With social data becoming more available to BI teams, companies are now able to dig into the psychology of the customer.

Julian Thomas
By Julian Thomas, Principal consultant at PBT Group
Johannesburg, 11 Sept 2018
Julian Thomas.
Julian Thomas.

As markets become increasingly globalised, saturated and competitive in the digital age, great focus is being placed on the customer experience.

And, in periods of subdued or stagnant economic growth, such as South Africa is experiencing, people slow down on their spending and as a result, it becomes harder to attract new customers.

Therefore, in these challenging times, significant emphasis is focused on reselling, cross-selling and up-selling existing customers.

However, there is only so much about a customer that can be discerned from their monthly account balance and credit bureau data, where in many cases, whatever insights were available in this data have already been obtained. Businesses therefore need to look beyond the two-dimensional data available and seek other sources of information or insights that will assist the company to better understand customers. To answer the ever-elusive question: Why?

For many years, data warehouse and business intelligence (BI) solutions were focused on defining the what, when, where and how of a company's business.

Sadly, I think that in South Africa we are still a bit behind in truly understanding how much this social data can assist us.

Very often, the 'why' was not possible. In other words, understanding why good or bad things happened in a company. This was where advanced analytics (AA)/data science came in. Trying to understand why things happened was deemed to be the responsibility of the relevant AA department.

The reality though, is that even with AA, understanding the why was still not really that easy to do. AA could maybe tell you why a division was doing badly, or what was causing customers to churn. However, we were never able to truly understand the why.

We could make reasonable guesses and extrapolations, but this was generally only at the surface, skin-deep level. The reason for this was that we did not have the detailed information available to get into the hearts and minds of the customer. We could make predictions based on the two-dimensional data available to us at the time, but no more than that.

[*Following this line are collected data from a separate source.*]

Context: an optimization exercise on an open-source flow, tuned for small area, a short achievable clock period and few clock cycles per item. The choices shown serve that exercise and are no tape-out recipe. At most, simulation tests tie the RTL to the original design; equivalence was not proved. No functional check of the RTL was part of runs 2 to 6. No activity file was given, so power comes from the tool's default toggle rates.

==> flow/design.v <==
package ihsp_pkg;
    localparam logic [7:0] B_FF    = 8'hFF;
    localparam logic [7:0] B_SOI   = 8'hD8;
    localparam logic [7:0] B_APP0  = 8'hE0;
    localparam logic [7:0] B_PNG0  = 8'h89;
    localparam logic [7:0] B_SUB   = 8'h1A;
    localparam logic [7:0] B_CR    = 8'h0D;
    localparam logic [7:0] B_LF    = 8'h0A;
    localparam logic [7:0] C_J     = 8'h4A;
    localparam logic [7:0] C_F     = 8'h46;
    localparam logic [7:0] C_I     = 8'h49;
    localparam logic [7:0] C_G     = 8'h47;
    localparam logic [7:0] C_P     = 8'h50;
    localparam logic [7:0] C_N     = 8'h4E;
    localparam logic [7:0] C_H     = 8'h48;
    localparam logic [7:0] C_D     = 8'h44;
    localparam logic [7:0] C_R     = 8'h52;
    localparam int FIRST_WINDOW_END = 13;
    localparam int GIF_LAST_SIZE    = 9;
    localparam int PNG_LAST_SIZE    = 23;
    localparam int MIN_LEN_M1       = 23;
endpackage
This design comes from an exercise in tuning for small area and a short achievable clock period on the open sky130 flow, not from production work. Only simulation tests tie the RTL to the original design; equivalence was not proved. Power and IR drop assume default switching activity.

==> maple <==
==> flow/design.v <==
`default_nettype none
package cpu_pkg;
   localparam int XLEN       = 32;
   localparam int REG_COUNT  = 32;
   localparam int REG_ADDR_W = 5;
   localparam int IMM_W      = 16;
   localparam logic [5:0] OP_RTYPE = 6'h00;
   localparam logic [5:0] OP_XORI  = 6'h01;
   localparam logic [5:0] OP_SUBI  = 6'h02;
   localparam logic [5:0] OP_ADDI  = 6'h03;
   localparam logic [5:0] OP_ORI   = 6'h0C;
   localparam logic [5:0] OP_ANDI  = 6'h0F;
   localparam logic [5:0] OP_LW    = 6'h1E;
   localparam logic [5:0] OP_SW    = 6'h1F;
   localparam logic [5:0] OP_BEQ   = 6'h30;
   localparam logic [5:0] OP_BNE   = 6'h31;
   localparam logic [5:0] FN_XOR = 6'h01;
   localparam logic [5:0] FN_SUB = 6'h02;
   localparam logic [5:0] FN_ADD = 6'h03;
   localparam logic [5:0] FN_OR  = 6'h04;
   localparam logic [5:0] FN_AND = 6'h07;
   localparam logic [5:0] FN_SLT = 6'h36;
   localparam logic [5:0] FN_SLE = 6'h37;
endpackage
`default_nettype wire
`timescale 1ns/100ps
`default_nettype none
module fetch_unit (
   input  logic        clk,
   input  logic        reset,
   input  logic        branch_taken,
   input  logic [29:0] branch_target,    
   output logic [31:0] imem_addr,
   input  logic [31:0] imem_data,
   output logic [31:1] rs_sel,
   output logic [31:1] rt_sel,
   output logic [15:0] imm,
   output logic [4:0]  dest,
   output logic        is_beq,
   output logic        is_bne,
   output logic        reg_write,
   output logic        mem_read,
   output logic        mem_write,
   output logic        use_imm,
   output logic        inv_b,        
   output logic        cin,          
   output logic        op_set,       
   output logic        op_xor,
   output logic        op_or,
   output logic        op_and,
   output logic [29:0] pc_next_seq   
);
   logic [29:0] pc;
   logic [29:0] pc_plus1;
   assign imem_addr = {pc, 2'b00};
   assign pc_plus1  = pc + 30'd1;
   always_ff @(posedge clk) begin
      if (reset)             pc <= '0;
      else if (branch_taken) pc <= branch_target;
      else                   pc <= pc_plus1;
   end
   logic [5:0] op, fn;
   logic       n_beq, n_bne, n_wr, n_lw, n_sw, n_imm, n_inv, n_cin, n_set;
   logic       n_xor, n_or, n_and;
   logic [4:0] n_dest;
   assign op = imem_data[31:26];
   assign fn = imem_data[5:0];
   always_comb begin
      n_beq  = 1'b0;
      n_bne  = 1'b0;
      n_wr   = 1'b0;
      n_lw   = 1'b0;
      n_sw   = 1'b0;
      n_imm  = 1'b0;
      n_inv  = 1'b0;
      n_cin  = 1'b0;
      n_set  = 1'b0;
      n_xor  = 1'b0;
      n_or   = 1'b0;
      n_and  = 1'b0;
      n_dest = imem_data[20:16];
      case (op)
         cpu_pkg::OP_RTYPE: begin
            n_dest = imem_data[15:11];
            n_wr   = 1'b1;
            case (fn)
               cpu_pkg::FN_XOR: n_xor = 1'b1;
               cpu_pkg::FN_SUB: begin n_inv = 1'b1; n_cin = 1'b1; end
               cpu_pkg::FN_ADD: ;
               cpu_pkg::FN_OR:  n_or  = 1'b1;
               cpu_pkg::FN_AND: n_and = 1'b1;
               cpu_pkg::FN_SLT: begin n_inv = 1'b1; n_cin = 1'b1; n_set = 1'b1; end
               cpu_pkg::FN_SLE: begin n_inv = 1'b1; n_set = 1'b1; end
               default: n_wr = 1'b0;
            endcase
         end
         cpu_pkg::OP_XORI: begin n_wr = 1'b1; n_imm = 1'b1; n_xor = 1'b1; end
         cpu_pkg::OP_SUBI: begin n_wr = 1'b1; n_imm = 1'b1; n_inv = 1'b1; n_cin = 1'b1; end
         cpu_pkg::OP_ADDI: begin n_wr = 1'b1; n_imm = 1'b1; end
         cpu_pkg::OP_ORI:  begin n_wr = 1'b1; n_imm = 1'b1; n_or  = 1'b1; end
         cpu_pkg::OP_ANDI: begin n_wr = 1'b1; n_imm = 1'b1; n_and = 1'b1; end
         cpu_pkg::OP_LW:   begin n_wr = 1'b1; n_imm = 1'b1; n_lw = 1'b1; end
         cpu_pkg::OP_SW:   begin n_imm = 1'b1; n_sw = 1'b1; end
         cpu_pkg::OP_BEQ:  n_beq = 1'b1;
         cpu_pkg::OP_BNE:  n_bne = 1'b1;
         default: ;
      endcase
   end
   always_ff @(posedge clk) begin
      pc_next_seq <= pc_plus1;
      imm         <= imem_data[15:0];
      dest        <= n_dest;
      use_imm     <= n_imm;
      inv_b       <= n_inv;
      cin         <= n_cin;
      op_set      <= n_set;
      op_xor      <= n_xor;
      op_or       <= n_or;
      op_and      <= n_and;
      for (int i = 1; i < 32; i++) begin
         rs_sel[i] <= (imem_data[25:21] == 5'(i));
         rt_sel[i] <= (imem_data[20:16] == 5'(i));
      end
      if (reset) begin
         is_beq    <= 1'b0;
         is_bne    <= 1'b0;
         reg_write <= 1'b0;
         mem_read  <= 1'b0;
         mem_write <= 1'b0;
      end else begin
         is_beq    <= n_beq;
         is_bne    <= n_bne;
         reg_write <= n_wr;
         mem_read  <= n_lw;
         mem_write <= n_sw;
      end
   end
endmodule
`default_nettype wire
`timescale 1ns/100ps
`default_nettype none
module register_file (
   input  logic        clk,
   input  logic [31:1] rs_sel,
   input  logic [31:1] rt_sel,
   output logic [31:0] rs_data,
   output logic [31:0] rt_data,
   input  logic        we,
   input  logic [4:0]  waddr,
   input  logic [31:0] wdata
);
   logic [31:0] regs [1:31];
   always_ff @(posedge clk) begin
      for (int i = 1; i < 32; i++) begin
         if (we && waddr == 5'(i)) regs[i] <= wdata;
      end
   end
   always_comb begin
      rs_data = '0;
      rt_data = '0;
      for (int i = 1; i < 32; i++) begin
         rs_data = rs_data | (regs[i] & {32{rs_sel[i]}});
         rt_data = rt_data | (regs[i] & {32{rt_sel[i]}});
      end
   end
endmodule
`default_nettype wire
`timescale 1ns/100ps
`default_nettype none
module decode_stage (
   input  logic        clk,
   input  logic        reset,
   input  logic [31:1] rs_sel,
   input  logic [31:1] rt_sel,
   input  logic [15:0] imm,
   input  logic [4:0]  dest,
   input  logic        is_beq,
   input  logic        is_bne,
   input  logic        reg_write,
   input  logic        mem_read,
   input  logic        mem_write,
   input  logic        use_imm,
   input  logic        inv_b,
   input  logic        cin,
   input  logic        op_set,
   input  logic        op_xor,
   input  logic        op_or,
   input  logic        op_and,
   input  logic [29:0] pc_next_seq,
   input  logic        we,
   input  logic [4:0]  waddr,
   input  logic [31:0] wdata,
   output logic        branch_taken,
   output logic [29:0] branch_target,
   output logic [31:0] ex_a,
   output logic [31:0] ex_b,       
   output logic [15:0] ex_imm,     
   output logic        ex_use_imm,
   output logic        ex_cin,
   output logic        ex_set,
   output logic        ex_xor,
   output logic        ex_or,
   output logic        ex_and,
   output logic [4:0]  ex_dest,
   output logic        ex_reg_write,
   output logic        ex_mem_read,
   output logic        ex_mem_write
);
   logic [31:0] rs_data, rt_data;
   register_file u_regs (
      .clk     (clk),
      .rs_sel  (rs_sel),
      .rt_sel  (rt_sel),
      .rs_data (rs_data),
      .rt_data (rt_data),
      .we      (we),
      .waddr   (waddr),
      .wdata   (wdata)
   );
   logic eq;
   assign eq            = (rs_data == rt_data);
   assign branch_taken  = (is_beq & eq) | (is_bne & ~eq);
   assign branch_target = pc_next_seq + {{14{imm[15]}}, imm};
   always_ff @(posedge clk) begin
      ex_a       <= rs_data;
      ex_b       <= rt_data ^ {32{inv_b}};
      ex_imm     <= imm ^ {16{inv_b}};
      ex_use_imm <= use_imm;
      ex_cin     <= cin;
      ex_set     <= op_set;
      ex_xor     <= op_xor;
      ex_or      <= op_or;
      ex_and     <= op_and;
      ex_dest    <= dest;
      if (reset) begin
         ex_reg_write <= 1'b0;
         ex_mem_read  <= 1'b0;
         ex_mem_write <= 1'b0;
      end else begin
         ex_reg_write <= reg_write;
         ex_mem_read  <= mem_read;
         ex_mem_write <= mem_write;
      end
   end
endmodule
`default_nettype wire
`timescale 1ns/100ps
`default_nettype none
module execute_stage (
   input  logic        clk,
   input  logic        reset,
   input  logic [31:0] a,
   input  logic [31:0] b,
   input  logic [15:0] imm,
   input  logic        use_imm,
   input  logic        cin,
   input  logic        op_set,
   input  logic        op_xor,
   input  logic        op_or,
   input  logic        op_and,
   input  logic [4:0]  dest,
   input  logic        reg_write,
   input  logic        mem_read,
   input  logic        mem_write,
   output logic [31:0] m_result,
   output logic [31:0] m_store,
   output logic [4:0]  m_dest,
   output logic        m_reg_write,
   output logic        m_mem_read,
   output logic        m_mem_write
);
   logic [31:0] op_b;
   logic [32:0] sum;
   logic [31:0] result;
   assign op_b = use_imm ? {{16{imm[15]}}, imm} : b;
   assign sum  = {1'b0, a} + {1'b0, op_b} + {32'd0, cin};
   always_comb begin
      if (op_xor)      result = a ^ op_b;
      else if (op_or)  result = a | op_b;
      else if (op_and) result = a & op_b;
      else if (op_set) result = {31'd0, ~sum[32]};
      else             result = sum[31:0];
   end
   always_ff @(posedge clk) begin
      m_result <= result;
      m_store  <= b;
      m_dest   <= dest;
      if (reset) begin
         m_reg_write <= 1'b0;
         m_mem_read  <= 1'b0;
         m_mem_write <= 1'b0;
      end else begin
         m_reg_write <= reg_write;
         m_mem_read  <= mem_read;
         m_mem_write <= mem_write;
      end
   end
endmodule
`default_nettype wire
`timescale 1ns/100ps
`default_nettype none
module result_stage (
   input  logic        reset,
   input  logic [31:0] m_result,
   input  logic [31:0] m_store,
   input  logic        m_reg_write,
   input  logic        m_mem_read,
   input  logic        m_mem_write,
   output logic [31:0] mem_addr,
   output logic [31:0] mem_wdata,
   output logic        mem_write,
   output logic        mem_read,
   input  logic [31:0] mem_rdata,
   output logic        we,
   output logic [31:0] wdata
);
   assign mem_addr  = m_result;
   assign mem_wdata = m_store;
   assign mem_write = m_mem_write;
   assign mem_read  = m_mem_read;
   assign we    = m_reg_write & ~reset;
   assign wdata = m_mem_read ? mem_rdata : m_result;
endmodule
`default_nettype wire
`timescale 1ns/100ps
`default_nettype none
module cpu_top (
   input  logic        clk,
   input  logic        reset,
   output logic [31:0] imem_addr,
   input  logic [31:0] imem_data,
   output logic [31:0] mem_addr,
   output logic [31:0] mem_wdata,
   output logic        mem_write,
   output logic        mem_read,
   input  logic [31:0] mem_rdata
);
   logic [31:1] rs_sel, rt_sel;
   logic [15:0] d_imm;
   logic [4:0]  d_dest;
   logic        d_beq, d_bne, d_wr, d_lw, d_sw, d_use_imm, d_inv, d_cin;
   logic        d_set, d_xor, d_or, d_and;
   logic [29:0] pc_next_seq, branch_target;
   logic        branch_taken;
   logic [31:0] e_a, e_b;
   logic [15:0] e_imm;
   logic        e_use_imm, e_cin, e_set, e_xor, e_or, e_and;
   logic [4:0]  e_dest;
   logic        e_wr, e_lw, e_sw;
   logic [31:0] m_result, m_store;
   logic [4:0]  m_dest;
   logic        m_wr, m_lw, m_sw;
   logic        we;
   logic [31:0] wdata;
   fetch_unit u_fetch (
      .clk           (clk),
      .reset         (reset),
      .branch_taken  (branch_taken),
      .branch_target (branch_target),
      .imem_addr     (imem_addr),
      .imem_data     (imem_data),
      .rs_sel        (rs_sel),
      .rt_sel        (rt_sel),
      .imm           (d_imm),
      .dest          (d_dest),
      .is_beq        (d_beq),
      .is_bne        (d_bne),
      .reg_write     (d_wr),
      .mem_read      (d_lw),
      .mem_write     (d_sw),
      .use_imm       (d_use_imm),
      .inv_b         (d_inv),
      .cin           (d_cin),
      .op_set        (d_set),
      .op_xor        (d_xor),
      .op_or         (d_or),
      .op_and        (d_and),
      .pc_next_seq   (pc_next_seq)
   );
   decode_stage u_decode (
      .clk           (clk),
      .reset         (reset),
      .rs_sel        (rs_sel),
      .rt_sel        (rt_sel),
      .imm           (d_imm),
      .dest          (d_dest),
      .is_beq        (d_beq),
      .is_bne        (d_bne),
      .reg_write     (d_wr),
      .mem_read      (d_lw),
      .mem_write     (d_sw),
      .use_imm       (d_use_imm),
      .inv_b         (d_inv),
      .cin           (d_cin),
      .op_set        (d_set),
      .op_xor        (d_xor),
      .op_or         (d_or),
      .op_and        (d_and),
      .pc_next_seq   (pc_next_seq),
      .we            (we),
      .waddr         (m_dest),
      .wdata         (wdata),
      .branch_taken  (branch_taken),
      .branch_target (branch_target),
      .ex_a          (e_a),
      .ex_b          (e_b),
      .ex_imm        (e_imm),
      .ex_use_imm    (e_use_imm),
      .ex_cin        (e_cin),
      .ex_set        (e_set),
      .ex_xor        (e_xor),
      .ex_or         (e_or),
      .ex_and        (e_and),
      .ex_dest       (e_dest),
      .ex_reg_write  (e_wr),
      .ex_mem_read   (e_lw),
      .ex_mem_write  (e_sw)
   );
   execute_stage u_execute (
      .clk         (clk),
      .reset       (reset),
      .a           (e_a),
      .b           (e_b),
      .imm         (e_imm),
      .use_imm     (e_use_imm),
      .cin         (e_cin),
      .op_set      (e_set),
      .op_xor      (e_xor),
      .op_or       (e_or),
      .op_and      (e_and),
      .dest        (e_dest),
      .reg_write   (e_wr),
      .mem_read    (e_lw),
      .mem_write   (e_sw),
      .m_result    (m_result),
      .m_store     (m_store),
      .m_dest      (m_dest),
      .m_reg_write (m_wr),
      .m_mem_read  (m_lw),
      .m_mem_write (m_sw)
   );
   result_stage u_result (
      .reset       (reset),
      .m_result    (m_result),
      .m_store     (m_store),
      .m_reg_write (m_wr),
      .m_mem_read  (m_lw),
      .m_mem_write (m_sw),
      .mem_addr    (mem_addr),
      .mem_wdata   (mem_wdata),
      .mem_write   (mem_write),
      .mem_read    (mem_read),
      .mem_rdata   (mem_rdata),
      .we          (we),
      .wdata       (wdata)
   );
endmodule
`default_nettype wire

With social data becoming more available to BI teams, we are now able to dig deeper, into the psychology of the customer. We are exposed to more information that can help us determine what is going on in our customers' lives. With this, we can better understand the motivating factors behind customer behaviour and the why.

To do this, we obviously need more data, and there are a few factors that we should consider here.

Data access

Some social data is readily accessible, but many platforms have more security restrictions, where you need a valid connection (and permission) to a person to access their data. It's not the Wild West!

Making sense of the data

Having all the social data in the world won't help you if you cannot make sense of the data. In this regard, the human touch is extremely important, in terms of correctly managing and categorising this data.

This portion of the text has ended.